(Stored items)
::::::::

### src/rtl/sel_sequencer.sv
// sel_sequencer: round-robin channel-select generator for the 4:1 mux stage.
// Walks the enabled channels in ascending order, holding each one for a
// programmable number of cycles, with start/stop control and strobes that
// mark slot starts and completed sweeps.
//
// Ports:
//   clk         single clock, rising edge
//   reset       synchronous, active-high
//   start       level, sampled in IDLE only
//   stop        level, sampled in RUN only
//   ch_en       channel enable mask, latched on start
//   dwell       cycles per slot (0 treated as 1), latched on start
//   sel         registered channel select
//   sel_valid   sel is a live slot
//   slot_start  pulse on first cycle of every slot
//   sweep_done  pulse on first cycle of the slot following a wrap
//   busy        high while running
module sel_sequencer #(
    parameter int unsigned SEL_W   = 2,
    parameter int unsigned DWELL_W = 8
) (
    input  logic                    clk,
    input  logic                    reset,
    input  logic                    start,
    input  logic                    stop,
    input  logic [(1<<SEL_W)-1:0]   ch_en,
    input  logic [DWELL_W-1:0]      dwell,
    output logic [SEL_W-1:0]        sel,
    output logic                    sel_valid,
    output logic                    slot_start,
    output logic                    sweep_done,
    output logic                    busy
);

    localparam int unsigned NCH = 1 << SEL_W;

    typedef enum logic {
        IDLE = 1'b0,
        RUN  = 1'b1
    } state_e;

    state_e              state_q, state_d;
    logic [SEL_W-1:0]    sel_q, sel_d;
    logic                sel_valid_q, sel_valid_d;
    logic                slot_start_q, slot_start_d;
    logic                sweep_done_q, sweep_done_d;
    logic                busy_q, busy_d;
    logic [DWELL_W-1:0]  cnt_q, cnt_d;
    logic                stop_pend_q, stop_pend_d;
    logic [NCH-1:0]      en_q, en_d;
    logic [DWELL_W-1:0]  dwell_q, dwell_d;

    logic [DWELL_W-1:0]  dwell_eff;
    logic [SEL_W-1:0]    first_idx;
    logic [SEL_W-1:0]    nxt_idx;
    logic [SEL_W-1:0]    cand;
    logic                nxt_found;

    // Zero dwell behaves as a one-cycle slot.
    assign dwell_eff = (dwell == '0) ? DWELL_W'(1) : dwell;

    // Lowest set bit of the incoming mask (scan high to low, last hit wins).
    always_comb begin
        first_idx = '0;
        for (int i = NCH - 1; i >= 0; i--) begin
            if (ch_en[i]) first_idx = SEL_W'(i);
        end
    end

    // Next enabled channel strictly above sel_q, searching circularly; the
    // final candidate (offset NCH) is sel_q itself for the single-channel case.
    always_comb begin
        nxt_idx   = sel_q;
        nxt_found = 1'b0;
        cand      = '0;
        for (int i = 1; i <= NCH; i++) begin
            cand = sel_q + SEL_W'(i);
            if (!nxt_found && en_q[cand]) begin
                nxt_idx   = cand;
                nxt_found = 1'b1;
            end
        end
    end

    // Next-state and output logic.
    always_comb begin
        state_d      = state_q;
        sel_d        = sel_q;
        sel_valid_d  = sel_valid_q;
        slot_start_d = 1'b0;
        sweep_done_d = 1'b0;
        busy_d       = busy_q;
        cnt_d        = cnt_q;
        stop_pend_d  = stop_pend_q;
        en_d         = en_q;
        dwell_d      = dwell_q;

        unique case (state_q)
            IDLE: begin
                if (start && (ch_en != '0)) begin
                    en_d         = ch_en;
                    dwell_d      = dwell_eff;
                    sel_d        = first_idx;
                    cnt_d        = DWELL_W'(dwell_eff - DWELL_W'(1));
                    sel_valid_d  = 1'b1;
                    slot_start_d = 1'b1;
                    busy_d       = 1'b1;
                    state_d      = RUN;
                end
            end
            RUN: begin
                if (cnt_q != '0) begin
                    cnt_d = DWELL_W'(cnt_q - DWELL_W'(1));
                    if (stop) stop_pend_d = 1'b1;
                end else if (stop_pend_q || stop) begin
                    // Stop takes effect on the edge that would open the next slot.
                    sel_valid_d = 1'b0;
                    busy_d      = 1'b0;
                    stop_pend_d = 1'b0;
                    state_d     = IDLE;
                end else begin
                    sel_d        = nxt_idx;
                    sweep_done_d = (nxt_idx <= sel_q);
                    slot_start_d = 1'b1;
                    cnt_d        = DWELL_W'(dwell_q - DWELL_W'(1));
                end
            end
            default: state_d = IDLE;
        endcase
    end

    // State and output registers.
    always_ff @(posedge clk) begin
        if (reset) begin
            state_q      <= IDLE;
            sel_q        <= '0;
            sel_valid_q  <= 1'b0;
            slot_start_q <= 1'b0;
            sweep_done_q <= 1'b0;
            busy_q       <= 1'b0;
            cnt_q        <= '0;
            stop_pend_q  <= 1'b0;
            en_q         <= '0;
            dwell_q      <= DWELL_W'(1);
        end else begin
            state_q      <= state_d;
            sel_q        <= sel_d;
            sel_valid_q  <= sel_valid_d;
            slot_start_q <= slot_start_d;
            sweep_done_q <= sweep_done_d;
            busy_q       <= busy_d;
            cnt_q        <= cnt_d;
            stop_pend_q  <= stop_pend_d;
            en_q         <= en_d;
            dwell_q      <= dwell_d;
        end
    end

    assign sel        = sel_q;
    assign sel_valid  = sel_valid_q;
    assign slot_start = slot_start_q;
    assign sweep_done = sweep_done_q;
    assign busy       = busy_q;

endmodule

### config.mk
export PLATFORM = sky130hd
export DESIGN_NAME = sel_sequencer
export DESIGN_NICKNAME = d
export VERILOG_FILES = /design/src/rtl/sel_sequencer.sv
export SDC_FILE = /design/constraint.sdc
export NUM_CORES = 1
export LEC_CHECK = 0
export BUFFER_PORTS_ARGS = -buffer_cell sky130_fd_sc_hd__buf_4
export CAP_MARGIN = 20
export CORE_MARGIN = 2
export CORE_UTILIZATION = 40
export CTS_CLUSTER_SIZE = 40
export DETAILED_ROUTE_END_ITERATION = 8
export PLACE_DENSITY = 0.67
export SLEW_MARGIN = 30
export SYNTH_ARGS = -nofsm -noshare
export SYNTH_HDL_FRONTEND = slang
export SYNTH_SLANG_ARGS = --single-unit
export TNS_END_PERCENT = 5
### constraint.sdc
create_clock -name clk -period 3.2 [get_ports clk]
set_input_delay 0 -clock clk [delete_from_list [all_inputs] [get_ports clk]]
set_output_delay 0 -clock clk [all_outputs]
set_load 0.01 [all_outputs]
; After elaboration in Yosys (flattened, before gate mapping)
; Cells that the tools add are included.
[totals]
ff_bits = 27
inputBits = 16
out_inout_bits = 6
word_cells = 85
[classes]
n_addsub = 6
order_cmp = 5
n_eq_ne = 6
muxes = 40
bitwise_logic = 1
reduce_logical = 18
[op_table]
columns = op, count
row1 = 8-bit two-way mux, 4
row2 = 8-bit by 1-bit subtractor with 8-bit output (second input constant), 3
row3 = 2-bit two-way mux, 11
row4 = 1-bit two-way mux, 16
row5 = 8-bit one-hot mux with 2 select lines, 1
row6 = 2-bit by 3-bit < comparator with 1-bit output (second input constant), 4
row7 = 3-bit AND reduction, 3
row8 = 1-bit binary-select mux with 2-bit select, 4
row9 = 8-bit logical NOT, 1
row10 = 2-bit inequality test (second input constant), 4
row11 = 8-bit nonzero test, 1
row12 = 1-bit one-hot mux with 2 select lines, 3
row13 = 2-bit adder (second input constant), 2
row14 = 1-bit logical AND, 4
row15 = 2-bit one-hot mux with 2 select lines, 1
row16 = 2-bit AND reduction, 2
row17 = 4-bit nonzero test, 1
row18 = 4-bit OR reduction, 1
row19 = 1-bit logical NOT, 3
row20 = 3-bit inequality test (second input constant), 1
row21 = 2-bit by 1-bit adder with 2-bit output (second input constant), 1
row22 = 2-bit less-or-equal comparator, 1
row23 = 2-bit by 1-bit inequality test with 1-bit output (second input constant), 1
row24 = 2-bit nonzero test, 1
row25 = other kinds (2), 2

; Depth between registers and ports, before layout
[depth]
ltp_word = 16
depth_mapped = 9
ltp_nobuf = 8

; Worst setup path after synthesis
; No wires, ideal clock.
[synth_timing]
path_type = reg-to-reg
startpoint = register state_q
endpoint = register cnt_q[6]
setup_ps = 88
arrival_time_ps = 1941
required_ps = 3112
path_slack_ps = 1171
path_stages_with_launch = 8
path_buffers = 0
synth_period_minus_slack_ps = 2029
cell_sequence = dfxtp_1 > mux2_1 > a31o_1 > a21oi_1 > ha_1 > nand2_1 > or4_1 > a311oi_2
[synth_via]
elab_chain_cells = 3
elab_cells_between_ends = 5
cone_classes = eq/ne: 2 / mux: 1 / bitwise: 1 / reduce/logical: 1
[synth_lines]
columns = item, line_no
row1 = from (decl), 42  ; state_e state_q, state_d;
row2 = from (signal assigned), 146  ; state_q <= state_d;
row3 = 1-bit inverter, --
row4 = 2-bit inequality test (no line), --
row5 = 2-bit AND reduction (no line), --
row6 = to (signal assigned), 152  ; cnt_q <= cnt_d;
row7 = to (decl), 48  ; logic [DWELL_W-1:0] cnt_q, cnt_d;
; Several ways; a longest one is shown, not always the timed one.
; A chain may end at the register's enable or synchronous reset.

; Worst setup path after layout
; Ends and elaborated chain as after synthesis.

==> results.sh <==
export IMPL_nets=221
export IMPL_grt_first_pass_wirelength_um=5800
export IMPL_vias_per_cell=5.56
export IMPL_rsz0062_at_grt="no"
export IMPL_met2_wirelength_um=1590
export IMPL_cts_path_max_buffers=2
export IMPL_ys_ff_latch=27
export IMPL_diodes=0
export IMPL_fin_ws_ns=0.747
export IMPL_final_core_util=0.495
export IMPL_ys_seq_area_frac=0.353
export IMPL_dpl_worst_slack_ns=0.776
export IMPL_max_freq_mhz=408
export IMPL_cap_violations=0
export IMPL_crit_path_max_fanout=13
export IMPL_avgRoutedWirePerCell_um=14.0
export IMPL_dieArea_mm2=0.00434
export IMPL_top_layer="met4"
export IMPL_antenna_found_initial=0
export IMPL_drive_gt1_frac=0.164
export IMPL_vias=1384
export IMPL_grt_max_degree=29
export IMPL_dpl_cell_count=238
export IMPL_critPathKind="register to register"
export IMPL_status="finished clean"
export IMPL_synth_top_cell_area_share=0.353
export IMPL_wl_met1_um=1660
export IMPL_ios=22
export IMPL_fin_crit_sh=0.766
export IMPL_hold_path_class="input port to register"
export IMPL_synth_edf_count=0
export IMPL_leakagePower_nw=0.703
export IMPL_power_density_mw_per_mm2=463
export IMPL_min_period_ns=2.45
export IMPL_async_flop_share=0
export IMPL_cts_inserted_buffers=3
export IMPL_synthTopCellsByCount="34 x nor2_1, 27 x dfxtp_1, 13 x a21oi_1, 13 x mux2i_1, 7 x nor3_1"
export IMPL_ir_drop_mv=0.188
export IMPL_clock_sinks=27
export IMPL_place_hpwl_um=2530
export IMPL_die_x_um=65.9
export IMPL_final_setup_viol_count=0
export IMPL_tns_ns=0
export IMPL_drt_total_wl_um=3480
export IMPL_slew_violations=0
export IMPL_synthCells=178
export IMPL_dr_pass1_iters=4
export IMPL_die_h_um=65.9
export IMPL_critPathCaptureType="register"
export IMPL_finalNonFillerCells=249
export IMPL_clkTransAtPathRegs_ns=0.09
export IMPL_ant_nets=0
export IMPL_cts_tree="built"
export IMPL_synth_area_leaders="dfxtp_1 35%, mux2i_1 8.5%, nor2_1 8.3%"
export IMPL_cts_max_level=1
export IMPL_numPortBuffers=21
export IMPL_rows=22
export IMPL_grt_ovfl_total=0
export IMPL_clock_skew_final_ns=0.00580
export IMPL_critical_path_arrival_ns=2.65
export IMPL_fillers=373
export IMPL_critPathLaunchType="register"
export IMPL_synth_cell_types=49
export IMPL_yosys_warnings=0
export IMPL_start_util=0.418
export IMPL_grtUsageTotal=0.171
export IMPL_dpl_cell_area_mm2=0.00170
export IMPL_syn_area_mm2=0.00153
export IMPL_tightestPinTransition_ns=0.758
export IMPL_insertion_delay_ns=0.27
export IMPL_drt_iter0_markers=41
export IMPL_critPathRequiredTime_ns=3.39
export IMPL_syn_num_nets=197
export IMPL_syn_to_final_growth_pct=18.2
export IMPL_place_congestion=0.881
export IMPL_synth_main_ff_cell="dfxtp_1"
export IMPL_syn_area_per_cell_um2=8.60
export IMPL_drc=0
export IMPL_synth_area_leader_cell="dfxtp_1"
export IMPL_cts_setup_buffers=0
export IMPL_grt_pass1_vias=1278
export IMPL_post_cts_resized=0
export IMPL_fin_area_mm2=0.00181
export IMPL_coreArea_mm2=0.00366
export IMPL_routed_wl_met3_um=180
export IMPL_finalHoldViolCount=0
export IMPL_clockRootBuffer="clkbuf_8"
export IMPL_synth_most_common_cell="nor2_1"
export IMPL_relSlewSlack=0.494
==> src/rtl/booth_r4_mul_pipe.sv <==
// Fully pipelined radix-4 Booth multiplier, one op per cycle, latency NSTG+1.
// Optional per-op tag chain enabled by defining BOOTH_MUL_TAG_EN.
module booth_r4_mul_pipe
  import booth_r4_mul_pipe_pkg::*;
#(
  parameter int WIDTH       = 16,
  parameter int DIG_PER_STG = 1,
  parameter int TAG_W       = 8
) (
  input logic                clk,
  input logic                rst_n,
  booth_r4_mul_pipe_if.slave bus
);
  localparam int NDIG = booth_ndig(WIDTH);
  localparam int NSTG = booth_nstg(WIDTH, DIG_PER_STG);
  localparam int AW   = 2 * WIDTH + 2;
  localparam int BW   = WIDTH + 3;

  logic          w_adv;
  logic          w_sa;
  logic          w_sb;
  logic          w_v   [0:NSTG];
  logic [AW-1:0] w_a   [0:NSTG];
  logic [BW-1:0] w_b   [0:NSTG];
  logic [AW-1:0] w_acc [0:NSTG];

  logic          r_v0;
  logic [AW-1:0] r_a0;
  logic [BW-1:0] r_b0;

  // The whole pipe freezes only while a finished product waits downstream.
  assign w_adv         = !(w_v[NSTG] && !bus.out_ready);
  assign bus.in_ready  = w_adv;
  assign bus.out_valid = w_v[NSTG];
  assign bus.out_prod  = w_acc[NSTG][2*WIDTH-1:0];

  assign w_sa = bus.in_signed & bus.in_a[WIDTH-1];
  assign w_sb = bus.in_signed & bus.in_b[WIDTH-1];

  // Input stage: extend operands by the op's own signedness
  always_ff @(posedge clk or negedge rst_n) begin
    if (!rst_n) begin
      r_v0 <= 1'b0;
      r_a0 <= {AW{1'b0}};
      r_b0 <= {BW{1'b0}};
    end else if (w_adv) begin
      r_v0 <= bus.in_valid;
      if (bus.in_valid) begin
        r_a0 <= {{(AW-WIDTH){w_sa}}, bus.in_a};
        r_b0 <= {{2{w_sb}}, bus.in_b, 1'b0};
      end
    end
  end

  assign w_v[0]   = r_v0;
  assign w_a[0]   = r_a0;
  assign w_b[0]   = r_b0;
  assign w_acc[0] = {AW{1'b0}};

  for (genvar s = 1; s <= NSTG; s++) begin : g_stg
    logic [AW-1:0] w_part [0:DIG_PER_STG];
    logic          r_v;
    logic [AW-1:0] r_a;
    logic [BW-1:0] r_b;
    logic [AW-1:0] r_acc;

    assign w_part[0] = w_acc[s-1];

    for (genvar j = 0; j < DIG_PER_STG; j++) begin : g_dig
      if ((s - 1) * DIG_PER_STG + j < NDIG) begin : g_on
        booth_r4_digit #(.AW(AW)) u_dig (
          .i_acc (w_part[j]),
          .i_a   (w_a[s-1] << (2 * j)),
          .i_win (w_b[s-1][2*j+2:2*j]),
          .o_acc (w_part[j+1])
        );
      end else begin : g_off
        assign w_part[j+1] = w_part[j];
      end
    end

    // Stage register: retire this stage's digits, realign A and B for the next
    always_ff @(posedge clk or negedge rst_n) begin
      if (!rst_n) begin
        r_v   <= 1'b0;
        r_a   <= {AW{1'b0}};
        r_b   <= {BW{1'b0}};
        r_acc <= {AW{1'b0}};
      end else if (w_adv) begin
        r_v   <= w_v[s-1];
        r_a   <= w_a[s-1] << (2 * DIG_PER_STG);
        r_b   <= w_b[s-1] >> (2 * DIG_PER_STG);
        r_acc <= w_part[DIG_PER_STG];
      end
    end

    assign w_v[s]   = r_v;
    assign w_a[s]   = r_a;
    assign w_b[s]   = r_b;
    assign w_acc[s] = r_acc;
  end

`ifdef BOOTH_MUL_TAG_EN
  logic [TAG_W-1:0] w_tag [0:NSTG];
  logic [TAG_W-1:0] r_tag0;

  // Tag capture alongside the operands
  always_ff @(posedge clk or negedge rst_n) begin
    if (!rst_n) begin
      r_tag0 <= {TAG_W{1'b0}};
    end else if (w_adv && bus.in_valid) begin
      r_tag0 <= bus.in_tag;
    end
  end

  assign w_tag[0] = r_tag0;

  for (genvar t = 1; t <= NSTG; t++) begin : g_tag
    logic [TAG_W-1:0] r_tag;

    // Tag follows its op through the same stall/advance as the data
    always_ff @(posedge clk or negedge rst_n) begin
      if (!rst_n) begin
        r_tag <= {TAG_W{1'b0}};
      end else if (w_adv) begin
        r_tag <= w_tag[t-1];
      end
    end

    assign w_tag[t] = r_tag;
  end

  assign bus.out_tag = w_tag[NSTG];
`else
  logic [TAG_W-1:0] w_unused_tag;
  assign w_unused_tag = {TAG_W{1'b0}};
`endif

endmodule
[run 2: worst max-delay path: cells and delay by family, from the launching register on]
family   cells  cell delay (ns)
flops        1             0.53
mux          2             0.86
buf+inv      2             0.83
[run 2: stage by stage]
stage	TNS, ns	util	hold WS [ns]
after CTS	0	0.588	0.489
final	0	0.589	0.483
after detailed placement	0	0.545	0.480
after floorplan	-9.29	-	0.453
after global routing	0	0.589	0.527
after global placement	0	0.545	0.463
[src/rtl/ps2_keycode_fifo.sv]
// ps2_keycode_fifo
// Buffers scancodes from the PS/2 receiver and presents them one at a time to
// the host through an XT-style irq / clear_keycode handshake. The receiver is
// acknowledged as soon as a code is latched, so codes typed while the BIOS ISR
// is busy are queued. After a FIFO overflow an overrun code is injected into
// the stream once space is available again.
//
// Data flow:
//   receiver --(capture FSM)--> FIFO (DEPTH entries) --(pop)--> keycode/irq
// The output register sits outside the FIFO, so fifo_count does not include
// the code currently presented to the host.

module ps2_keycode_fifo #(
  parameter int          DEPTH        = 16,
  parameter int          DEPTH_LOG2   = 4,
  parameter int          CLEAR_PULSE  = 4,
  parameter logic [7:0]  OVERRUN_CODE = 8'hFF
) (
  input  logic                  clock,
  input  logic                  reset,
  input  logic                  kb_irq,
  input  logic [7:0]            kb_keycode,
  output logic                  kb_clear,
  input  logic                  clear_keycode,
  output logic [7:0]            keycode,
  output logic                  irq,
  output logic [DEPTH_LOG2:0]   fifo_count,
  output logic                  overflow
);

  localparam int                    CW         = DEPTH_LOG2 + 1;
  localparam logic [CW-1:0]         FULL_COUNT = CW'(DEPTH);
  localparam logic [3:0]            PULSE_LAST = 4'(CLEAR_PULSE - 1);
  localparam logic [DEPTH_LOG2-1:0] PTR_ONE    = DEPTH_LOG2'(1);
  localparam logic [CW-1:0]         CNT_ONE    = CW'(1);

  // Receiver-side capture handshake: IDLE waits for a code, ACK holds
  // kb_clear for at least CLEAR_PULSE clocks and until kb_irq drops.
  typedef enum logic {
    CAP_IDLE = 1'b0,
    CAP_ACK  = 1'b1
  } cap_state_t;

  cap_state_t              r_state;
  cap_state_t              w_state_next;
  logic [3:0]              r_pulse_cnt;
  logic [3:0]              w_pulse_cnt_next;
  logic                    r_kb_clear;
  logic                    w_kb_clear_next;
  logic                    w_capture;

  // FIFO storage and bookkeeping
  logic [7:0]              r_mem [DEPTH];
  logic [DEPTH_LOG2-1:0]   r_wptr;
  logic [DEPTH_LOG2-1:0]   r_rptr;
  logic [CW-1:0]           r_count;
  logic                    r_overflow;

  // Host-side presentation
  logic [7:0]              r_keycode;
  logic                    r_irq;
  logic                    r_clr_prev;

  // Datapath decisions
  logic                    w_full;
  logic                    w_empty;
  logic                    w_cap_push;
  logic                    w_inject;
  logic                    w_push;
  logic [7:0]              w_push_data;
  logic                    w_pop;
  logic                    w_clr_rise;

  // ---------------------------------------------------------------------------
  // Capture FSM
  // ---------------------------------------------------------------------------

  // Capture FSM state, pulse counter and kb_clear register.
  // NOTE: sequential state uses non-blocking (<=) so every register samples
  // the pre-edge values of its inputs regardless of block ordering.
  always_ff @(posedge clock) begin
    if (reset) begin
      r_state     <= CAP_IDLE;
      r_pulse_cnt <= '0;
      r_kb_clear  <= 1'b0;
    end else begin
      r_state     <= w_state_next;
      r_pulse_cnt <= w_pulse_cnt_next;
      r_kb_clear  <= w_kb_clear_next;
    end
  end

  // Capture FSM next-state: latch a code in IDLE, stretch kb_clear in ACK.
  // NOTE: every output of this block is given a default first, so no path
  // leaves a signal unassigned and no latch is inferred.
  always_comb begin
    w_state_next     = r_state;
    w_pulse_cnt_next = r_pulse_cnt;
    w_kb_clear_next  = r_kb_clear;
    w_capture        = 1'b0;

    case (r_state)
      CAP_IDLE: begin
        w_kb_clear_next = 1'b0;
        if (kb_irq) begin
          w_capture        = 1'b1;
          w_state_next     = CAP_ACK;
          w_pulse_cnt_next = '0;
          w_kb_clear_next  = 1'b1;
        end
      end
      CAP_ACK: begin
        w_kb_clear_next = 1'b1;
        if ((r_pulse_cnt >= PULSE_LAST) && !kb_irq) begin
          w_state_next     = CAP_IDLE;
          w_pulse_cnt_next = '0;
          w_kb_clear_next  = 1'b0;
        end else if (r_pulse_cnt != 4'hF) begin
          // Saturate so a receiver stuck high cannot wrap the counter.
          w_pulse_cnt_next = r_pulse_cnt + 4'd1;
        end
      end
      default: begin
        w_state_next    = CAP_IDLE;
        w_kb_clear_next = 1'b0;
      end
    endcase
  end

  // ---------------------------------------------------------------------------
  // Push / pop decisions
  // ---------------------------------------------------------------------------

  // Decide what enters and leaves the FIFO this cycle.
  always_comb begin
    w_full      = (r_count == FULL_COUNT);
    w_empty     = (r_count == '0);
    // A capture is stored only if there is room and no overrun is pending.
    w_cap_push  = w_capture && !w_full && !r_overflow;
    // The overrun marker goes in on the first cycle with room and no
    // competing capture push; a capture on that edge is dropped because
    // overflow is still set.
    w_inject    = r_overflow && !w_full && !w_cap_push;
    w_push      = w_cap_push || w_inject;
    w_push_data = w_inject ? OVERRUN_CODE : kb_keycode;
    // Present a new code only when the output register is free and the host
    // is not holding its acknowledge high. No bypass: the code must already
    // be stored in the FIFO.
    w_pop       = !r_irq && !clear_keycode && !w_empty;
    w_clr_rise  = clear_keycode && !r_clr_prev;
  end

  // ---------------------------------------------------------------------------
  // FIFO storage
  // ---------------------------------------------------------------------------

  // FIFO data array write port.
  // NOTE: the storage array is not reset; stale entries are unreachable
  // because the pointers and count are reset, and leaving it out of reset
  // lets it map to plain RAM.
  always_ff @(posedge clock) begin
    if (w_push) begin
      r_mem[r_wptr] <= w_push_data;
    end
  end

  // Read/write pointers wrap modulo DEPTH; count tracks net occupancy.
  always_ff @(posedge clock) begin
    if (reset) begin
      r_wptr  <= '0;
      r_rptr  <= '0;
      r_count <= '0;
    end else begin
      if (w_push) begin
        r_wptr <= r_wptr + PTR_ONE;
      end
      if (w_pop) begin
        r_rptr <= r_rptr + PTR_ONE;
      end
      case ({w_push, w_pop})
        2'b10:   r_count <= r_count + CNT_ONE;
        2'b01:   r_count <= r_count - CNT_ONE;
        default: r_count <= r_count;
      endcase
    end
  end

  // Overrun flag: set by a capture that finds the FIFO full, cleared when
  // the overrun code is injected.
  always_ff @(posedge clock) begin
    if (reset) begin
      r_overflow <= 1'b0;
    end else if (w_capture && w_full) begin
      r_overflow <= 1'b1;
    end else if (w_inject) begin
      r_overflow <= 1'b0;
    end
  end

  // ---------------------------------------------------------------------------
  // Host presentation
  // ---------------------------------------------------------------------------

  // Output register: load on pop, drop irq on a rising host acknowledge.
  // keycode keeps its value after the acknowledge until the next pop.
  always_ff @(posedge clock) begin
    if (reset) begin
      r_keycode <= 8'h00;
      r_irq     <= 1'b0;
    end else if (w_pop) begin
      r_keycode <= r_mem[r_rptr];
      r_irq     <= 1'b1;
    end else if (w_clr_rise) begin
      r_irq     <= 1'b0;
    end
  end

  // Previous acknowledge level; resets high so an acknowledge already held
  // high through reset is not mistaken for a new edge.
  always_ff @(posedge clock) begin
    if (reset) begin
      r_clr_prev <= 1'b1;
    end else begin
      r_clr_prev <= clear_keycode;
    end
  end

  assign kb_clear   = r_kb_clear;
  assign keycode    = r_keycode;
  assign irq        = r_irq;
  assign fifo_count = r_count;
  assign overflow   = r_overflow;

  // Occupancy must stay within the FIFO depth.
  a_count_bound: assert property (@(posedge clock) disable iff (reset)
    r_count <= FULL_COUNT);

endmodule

::::::::

[Task]
Output exactly the leading lines of the data, up to and including the line marked by "assign dwell_eff = (dwell".

[Output of the exercise]
### src/rtl/sel_sequencer.sv
// sel_sequencer: round-robin channel-select generator for the 4:1 mux stage.
// Walks the enabled channels in ascending order, holding each one for a
// programmable number of cycles, with start/stop control and strobes that
// mark slot starts and completed sweeps.
//
// Ports:
//   clk         single clock, rising edge
//   reset       synchronous, active-high
//   start       level, sampled in IDLE only
//   stop        level, sampled in RUN only
//   ch_en       channel enable mask, latched on start
//   dwell       cycles per slot (0 treated as 1), latched on start
//   sel         registered channel select
//   sel_valid   sel is a live slot
//   slot_start  pulse on first cycle of every slot
//   sweep_done  pulse on first cycle of the slot following a wrap
//   busy        high while running
module sel_sequencer #(
    parameter int unsigned SEL_W   = 2,
    parameter int unsigned DWELL_W = 8
) (
    input  logic                    clk,
    input  logic                    reset,
    input  logic                    start,
    input  logic                    stop,
    input  logic [(1<<SEL_W)-1:0]   ch_en,
    input  logic [DWELL_W-1:0]      dwell,
    output logic [SEL_W-1:0]        sel,
    output logic                    sel_valid,
    output logic                    slot_start,
    output logic                    sweep_done,
    output logic                    busy
);

    localparam int unsigned NCH = 1 << SEL_W;

    typedef enum logic {
        IDLE = 1'b0,
        RUN  = 1'b1
    } state_e;

    state_e              state_q, state_d;
    logic [SEL_W-1:0]    sel_q, sel_d;
    logic                sel_valid_q, sel_valid_d;
    logic                slot_start_q, slot_start_d;
    logic                sweep_done_q, sweep_done_d;
    logic                busy_q, busy_d;
    logic [DWELL_W-1:0]  cnt_q, cnt_d;
    logic                stop_pend_q, stop_pend_d;
    logic [NCH-1:0]      en_q, en_d;
    logic [DWELL_W-1:0]  dwell_q, dwell_d;

    logic [DWELL_W-1:0]  dwell_eff;
    logic [SEL_W-1:0]    first_idx;
    logic [SEL_W-1:0]    nxt_idx;
    logic [SEL_W-1:0]    cand;
    logic                nxt_found;

    // Zero dwell behaves as a one-cycle slot.
    assign dwell_eff = (dwell == '0) ? DWELL_W'(1) : dwell;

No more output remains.